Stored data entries
----------
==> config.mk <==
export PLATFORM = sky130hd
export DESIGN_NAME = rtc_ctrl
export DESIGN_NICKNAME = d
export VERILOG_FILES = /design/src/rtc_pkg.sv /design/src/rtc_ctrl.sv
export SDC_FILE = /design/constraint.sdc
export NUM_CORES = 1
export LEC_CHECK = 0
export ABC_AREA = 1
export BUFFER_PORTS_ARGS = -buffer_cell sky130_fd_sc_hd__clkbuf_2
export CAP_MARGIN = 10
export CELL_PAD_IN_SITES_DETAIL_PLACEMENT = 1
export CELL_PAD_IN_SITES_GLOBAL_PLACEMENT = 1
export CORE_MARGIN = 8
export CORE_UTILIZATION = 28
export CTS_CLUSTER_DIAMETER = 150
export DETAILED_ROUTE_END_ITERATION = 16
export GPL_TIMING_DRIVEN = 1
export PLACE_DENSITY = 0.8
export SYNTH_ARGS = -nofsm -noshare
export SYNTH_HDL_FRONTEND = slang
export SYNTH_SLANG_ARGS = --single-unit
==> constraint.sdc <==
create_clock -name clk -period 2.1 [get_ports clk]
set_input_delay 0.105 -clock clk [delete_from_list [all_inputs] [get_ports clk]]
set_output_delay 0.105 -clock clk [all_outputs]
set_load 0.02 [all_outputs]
----------
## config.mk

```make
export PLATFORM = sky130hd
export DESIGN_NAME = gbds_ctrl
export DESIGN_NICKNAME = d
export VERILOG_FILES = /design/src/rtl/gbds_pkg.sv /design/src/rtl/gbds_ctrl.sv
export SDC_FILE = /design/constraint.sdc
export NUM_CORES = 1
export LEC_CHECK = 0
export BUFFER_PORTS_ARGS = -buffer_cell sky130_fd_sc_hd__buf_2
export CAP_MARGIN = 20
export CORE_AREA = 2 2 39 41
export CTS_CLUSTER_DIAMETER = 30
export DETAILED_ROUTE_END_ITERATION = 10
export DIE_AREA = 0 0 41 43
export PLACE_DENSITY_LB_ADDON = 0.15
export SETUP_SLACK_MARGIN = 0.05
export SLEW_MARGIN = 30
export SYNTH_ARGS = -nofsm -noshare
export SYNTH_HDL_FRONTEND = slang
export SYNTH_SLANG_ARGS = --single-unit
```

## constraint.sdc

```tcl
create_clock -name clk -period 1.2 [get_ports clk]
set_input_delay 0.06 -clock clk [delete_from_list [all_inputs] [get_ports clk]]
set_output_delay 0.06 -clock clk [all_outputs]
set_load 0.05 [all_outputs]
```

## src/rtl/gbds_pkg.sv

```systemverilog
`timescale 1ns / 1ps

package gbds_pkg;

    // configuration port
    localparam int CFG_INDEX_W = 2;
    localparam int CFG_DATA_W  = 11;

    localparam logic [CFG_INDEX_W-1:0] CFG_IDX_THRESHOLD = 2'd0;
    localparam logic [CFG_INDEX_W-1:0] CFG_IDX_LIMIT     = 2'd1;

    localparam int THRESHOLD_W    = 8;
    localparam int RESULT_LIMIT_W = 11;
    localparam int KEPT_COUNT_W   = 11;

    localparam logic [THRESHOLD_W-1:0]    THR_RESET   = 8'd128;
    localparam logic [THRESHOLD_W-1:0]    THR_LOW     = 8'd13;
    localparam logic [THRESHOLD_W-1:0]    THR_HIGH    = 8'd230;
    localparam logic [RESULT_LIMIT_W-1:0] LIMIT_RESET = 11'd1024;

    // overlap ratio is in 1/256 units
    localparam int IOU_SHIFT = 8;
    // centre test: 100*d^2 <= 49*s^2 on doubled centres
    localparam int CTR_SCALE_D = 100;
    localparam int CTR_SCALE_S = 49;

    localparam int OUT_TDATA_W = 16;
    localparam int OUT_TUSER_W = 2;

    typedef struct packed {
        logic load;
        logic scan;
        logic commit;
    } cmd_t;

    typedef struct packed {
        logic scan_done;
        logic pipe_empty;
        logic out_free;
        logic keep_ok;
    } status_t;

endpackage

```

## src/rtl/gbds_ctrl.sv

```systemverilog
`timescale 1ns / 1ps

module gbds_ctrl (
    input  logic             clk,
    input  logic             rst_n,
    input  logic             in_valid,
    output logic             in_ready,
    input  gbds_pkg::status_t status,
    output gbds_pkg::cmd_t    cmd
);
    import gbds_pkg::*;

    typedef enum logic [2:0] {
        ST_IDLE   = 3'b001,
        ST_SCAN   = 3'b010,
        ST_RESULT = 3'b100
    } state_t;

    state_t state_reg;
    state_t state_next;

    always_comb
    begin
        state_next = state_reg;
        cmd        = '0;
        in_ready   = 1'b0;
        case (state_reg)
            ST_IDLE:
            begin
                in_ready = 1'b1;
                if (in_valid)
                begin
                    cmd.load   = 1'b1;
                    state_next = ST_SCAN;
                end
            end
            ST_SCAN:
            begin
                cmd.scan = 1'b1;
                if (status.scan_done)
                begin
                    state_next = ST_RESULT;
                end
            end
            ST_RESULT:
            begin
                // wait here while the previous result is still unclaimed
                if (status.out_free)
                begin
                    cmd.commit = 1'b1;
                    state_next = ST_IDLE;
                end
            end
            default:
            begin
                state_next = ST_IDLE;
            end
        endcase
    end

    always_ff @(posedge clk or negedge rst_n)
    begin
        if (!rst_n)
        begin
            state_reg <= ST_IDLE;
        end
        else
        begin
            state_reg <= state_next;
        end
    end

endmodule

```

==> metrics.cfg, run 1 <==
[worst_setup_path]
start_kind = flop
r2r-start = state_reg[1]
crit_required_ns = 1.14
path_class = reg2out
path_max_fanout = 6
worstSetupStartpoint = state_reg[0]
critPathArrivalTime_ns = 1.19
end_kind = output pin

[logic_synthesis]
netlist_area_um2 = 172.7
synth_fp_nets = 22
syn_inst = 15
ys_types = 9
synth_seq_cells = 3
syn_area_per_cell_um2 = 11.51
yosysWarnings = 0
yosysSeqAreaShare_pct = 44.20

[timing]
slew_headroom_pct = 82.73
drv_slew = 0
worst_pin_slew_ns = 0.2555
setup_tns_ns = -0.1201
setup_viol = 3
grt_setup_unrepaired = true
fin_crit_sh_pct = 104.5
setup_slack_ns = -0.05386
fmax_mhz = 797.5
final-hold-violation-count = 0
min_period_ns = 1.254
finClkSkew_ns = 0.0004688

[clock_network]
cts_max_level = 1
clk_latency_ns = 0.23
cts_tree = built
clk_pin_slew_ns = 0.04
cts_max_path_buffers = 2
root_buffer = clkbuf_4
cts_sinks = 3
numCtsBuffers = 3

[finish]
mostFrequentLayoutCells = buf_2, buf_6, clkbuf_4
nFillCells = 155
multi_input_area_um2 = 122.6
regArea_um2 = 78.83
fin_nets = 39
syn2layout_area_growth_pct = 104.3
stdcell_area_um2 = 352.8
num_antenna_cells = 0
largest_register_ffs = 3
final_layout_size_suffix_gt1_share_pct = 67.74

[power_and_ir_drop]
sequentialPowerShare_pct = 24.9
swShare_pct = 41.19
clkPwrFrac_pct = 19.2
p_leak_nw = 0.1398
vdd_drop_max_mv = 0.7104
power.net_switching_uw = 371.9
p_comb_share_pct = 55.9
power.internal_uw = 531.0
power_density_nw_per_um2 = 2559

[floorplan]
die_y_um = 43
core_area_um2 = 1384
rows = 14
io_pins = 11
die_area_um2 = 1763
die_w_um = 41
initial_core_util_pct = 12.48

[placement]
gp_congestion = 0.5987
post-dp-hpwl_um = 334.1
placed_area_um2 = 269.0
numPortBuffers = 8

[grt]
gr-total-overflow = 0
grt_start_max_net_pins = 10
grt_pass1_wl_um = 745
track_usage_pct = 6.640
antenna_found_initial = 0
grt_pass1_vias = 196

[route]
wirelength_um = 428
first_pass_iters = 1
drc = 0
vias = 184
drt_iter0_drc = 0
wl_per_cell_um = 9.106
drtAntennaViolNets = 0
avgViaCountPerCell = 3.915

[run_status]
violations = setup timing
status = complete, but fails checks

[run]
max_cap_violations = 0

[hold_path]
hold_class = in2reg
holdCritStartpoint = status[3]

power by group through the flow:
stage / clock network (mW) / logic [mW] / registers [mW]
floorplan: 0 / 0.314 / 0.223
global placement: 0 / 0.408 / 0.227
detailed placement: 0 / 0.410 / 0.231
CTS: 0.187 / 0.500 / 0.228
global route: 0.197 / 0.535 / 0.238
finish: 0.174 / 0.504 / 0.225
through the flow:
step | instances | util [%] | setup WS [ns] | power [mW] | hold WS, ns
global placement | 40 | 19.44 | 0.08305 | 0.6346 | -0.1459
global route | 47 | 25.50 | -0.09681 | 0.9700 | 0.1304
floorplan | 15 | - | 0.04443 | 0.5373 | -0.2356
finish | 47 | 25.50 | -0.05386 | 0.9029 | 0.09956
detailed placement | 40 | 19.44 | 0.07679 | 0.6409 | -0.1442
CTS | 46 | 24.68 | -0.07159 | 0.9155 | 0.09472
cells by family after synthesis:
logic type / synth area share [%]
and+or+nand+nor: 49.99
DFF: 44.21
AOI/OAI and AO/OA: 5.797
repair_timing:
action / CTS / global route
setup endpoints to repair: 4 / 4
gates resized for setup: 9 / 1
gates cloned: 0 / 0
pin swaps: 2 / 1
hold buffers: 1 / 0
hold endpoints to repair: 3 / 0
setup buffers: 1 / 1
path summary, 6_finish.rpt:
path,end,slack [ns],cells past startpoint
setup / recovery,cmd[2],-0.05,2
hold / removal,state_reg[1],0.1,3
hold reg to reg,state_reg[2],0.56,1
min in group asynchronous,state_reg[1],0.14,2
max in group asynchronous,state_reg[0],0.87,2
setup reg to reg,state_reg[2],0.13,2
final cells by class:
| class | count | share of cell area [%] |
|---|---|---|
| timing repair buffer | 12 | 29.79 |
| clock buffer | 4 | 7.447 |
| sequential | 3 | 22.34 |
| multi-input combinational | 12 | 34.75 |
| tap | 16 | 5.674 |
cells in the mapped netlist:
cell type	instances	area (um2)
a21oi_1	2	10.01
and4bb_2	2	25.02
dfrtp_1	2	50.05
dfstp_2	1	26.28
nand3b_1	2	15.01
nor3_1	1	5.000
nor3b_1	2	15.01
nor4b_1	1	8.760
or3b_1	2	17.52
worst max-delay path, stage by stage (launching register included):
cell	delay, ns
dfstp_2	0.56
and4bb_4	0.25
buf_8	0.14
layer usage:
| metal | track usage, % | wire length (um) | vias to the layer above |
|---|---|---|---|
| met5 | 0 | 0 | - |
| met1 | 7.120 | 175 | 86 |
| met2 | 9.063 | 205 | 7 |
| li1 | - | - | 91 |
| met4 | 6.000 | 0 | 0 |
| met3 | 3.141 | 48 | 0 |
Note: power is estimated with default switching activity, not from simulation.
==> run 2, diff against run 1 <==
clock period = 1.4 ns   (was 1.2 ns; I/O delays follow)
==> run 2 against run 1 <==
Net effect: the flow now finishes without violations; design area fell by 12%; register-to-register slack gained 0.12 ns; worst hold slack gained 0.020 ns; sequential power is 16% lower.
----------
§ Instructions for the task:
For the lines above, output exactly those from the line containing "post-dp-hpwl_um = 334.1" through the line containing "global route: 0.197 / 0.535 / 0.238", and skip the others.

§ Reply to the task:
post-dp-hpwl_um = 334.1
placed_area_um2 = 269.0
numPortBuffers = 8

[grt]
gr-total-overflow = 0
grt_start_max_net_pins = 10
grt_pass1_wl_um = 745
track_usage_pct = 6.640
antenna_found_initial = 0
grt_pass1_vias = 196

[route]
wirelength_um = 428
first_pass_iters = 1
drc = 0
vias = 184
drt_iter0_drc = 0
wl_per_cell_um = 9.106
drtAntennaViolNets = 0
avgViaCountPerCell = 3.915

[run_status]
violations = setup timing
status = complete, but fails checks

[run]
max_cap_violations = 0

[hold_path]
hold_class = in2reg
holdCritStartpoint = status[3]

power by group through the flow:
stage / clock network (mW) / logic [mW] / registers [mW]
floorplan: 0 / 0.314 / 0.223
global placement: 0 / 0.408 / 0.227
detailed placement: 0 / 0.410 / 0.231
CTS: 0.187 / 0.500 / 0.228
global route: 0.197 / 0.535 / 0.238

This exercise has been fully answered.